> **Stored items**:
▬▬▬▬▬▬▬▬▬▬
### config.mk
export PLATFORM = sky130hd
export DESIGN_NAME = fork_join_sched_flat
export DESIGN_NICKNAME = d
export VERILOG_FILES = /design/src/rtl/fork_join_sched_if.sv /design/src/rtl/fork_join_sched.sv /design/src/flat_wrapper.sv
export SDC_FILE = /design/constraint.sdc
export NUM_CORES = 1
export LEC_CHECK = 0
export BUFFER_PORTS_ARGS = -buffer_cell sky130_fd_sc_hd__buf_4
export CAP_MARGIN = 30
export CELL_PAD_IN_SITES_DETAIL_PLACEMENT = 0
export CELL_PAD_IN_SITES_GLOBAL_PLACEMENT = 1
export CORE_ASPECT_RATIO = 0.6
export CORE_MARGIN = 2
export CORE_UTILIZATION = 48
export CTS_BUF_LIST = sky130_fd_sc_hd__clkbuf_4 sky130_fd_sc_hd__clkbuf_8 sky130_fd_sc_hd__clkbuf_16
export DETAILED_ROUTE_END_ITERATION = 10
export PLACE_DENSITY_LB_ADDON = 0.25
export SLEW_MARGIN = 20
export SYNTH_ARGS = -nofsm -noshare
export SYNTH_HDL_FRONTEND = slang
export SYNTH_SLANG_ARGS = --single-unit
export TNS_END_PERCENT = 5
### constraint.sdc
create_clock -name clk -period 16.5 [get_ports clk]
set_input_delay 3.3 -clock clk [delete_from_list [all_inputs] [get_ports clk]]
set_output_delay 3.3 -clock clk [all_outputs]
set_load 0.02 [all_outputs]
### src/rtl/fork_join_sched_if.sv
// Bus bundle for fork_join_sched: launch request, task durations and the
// registered status/pulse outputs. The master drives requests, the slave
// (the scheduler) drives status.
interface fork_join_sched_if #(
    parameter int CNT_W = 16
);
    logic             start;
    logic [1:0]       mode;
    logic [CNT_W-1:0] dur_a;
    logic [CNT_W-1:0] dur_b;
    logic [CNT_W-1:0] dur_c;
    logic             busy;
    logic             done_a;
    logic             done_b;
    logic             done_c;
    logic             join_evt;
    logic             all_done;
    logic [CNT_W+1:0] elapsed;

    modport master (
        output start, mode, dur_a, dur_b, dur_c,
        input  busy, done_a, done_b, done_c, join_evt, all_done, elapsed
    );

    modport slave (
        input  start, mode, dur_a, dur_b, dur_c,
        output busy, done_a, done_b, done_c, join_evt, all_done, elapsed
    );
endinterface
▬▬▬▬▬▬▬▬▬▬
Exactly as they appear above, copy out all the records.

> **OUTPUT OF THE TASK**:
### config.mk
export PLATFORM = sky130hd
export DESIGN_NAME = fork_join_sched_flat
export DESIGN_NICKNAME = d
export VERILOG_FILES = /design/src/rtl/fork_join_sched_if.sv /design/src/rtl/fork_join_sched.sv /design/src/flat_wrapper.sv
export SDC_FILE = /design/constraint.sdc
export NUM_CORES = 1
export LEC_CHECK = 0
export BUFFER_PORTS_ARGS = -buffer_cell sky130_fd_sc_hd__buf_4
export CAP_MARGIN = 30
export CELL_PAD_IN_SITES_DETAIL_PLACEMENT = 0
export CELL_PAD_IN_SITES_GLOBAL_PLACEMENT = 1
export CORE_ASPECT_RATIO = 0.6
export CORE_MARGIN = 2
export CORE_UTILIZATION = 48
export CTS_BUF_LIST = sky130_fd_sc_hd__clkbuf_4 sky130_fd_sc_hd__clkbuf_8 sky130_fd_sc_hd__clkbuf_16
export DETAILED_ROUTE_END_ITERATION = 10
export PLACE_DENSITY_LB_ADDON = 0.25
export SLEW_MARGIN = 20
export SYNTH_ARGS = -nofsm -noshare
export SYNTH_HDL_FRONTEND = slang
export SYNTH_SLANG_ARGS = --single-unit
export TNS_END_PERCENT = 5
### constraint.sdc
create_clock -name clk -period 16.5 [get_ports clk]
set_input_delay 3.3 -clock clk [delete_from_list [all_inputs] [get_ports clk]]
set_output_delay 3.3 -clock clk [all_outputs]
set_load 0.02 [all_outputs]
### src/rtl/fork_join_sched_if.sv
// Bus bundle for fork_join_sched: launch request, task durations and the
// registered status/pulse outputs. The master drives requests, the slave
// (the scheduler) drives status.
interface fork_join_sched_if #(
    parameter int CNT_W = 16
);
    logic             start;
    logic [1:0]       mode;
    logic [CNT_W-1:0] dur_a;
    logic [CNT_W-1:0] dur_b;
    logic [CNT_W-1:0] dur_c;
    logic             busy;
    logic             done_a;
    logic             done_b;
    logic             done_c;
    logic             join_evt;
    logic             all_done;
    logic [CNT_W+1:0] elapsed;

    modport master (
        output start, mode, dur_a, dur_b, dur_c,
        input  busy, done_a, done_b, done_c, join_evt, all_done, elapsed
    );

    modport slave (
        input  start, mode, dur_a, dur_b, dur_c,
        output busy, done_a, done_b, done_c, join_evt, all_done, elapsed
    );
endinterface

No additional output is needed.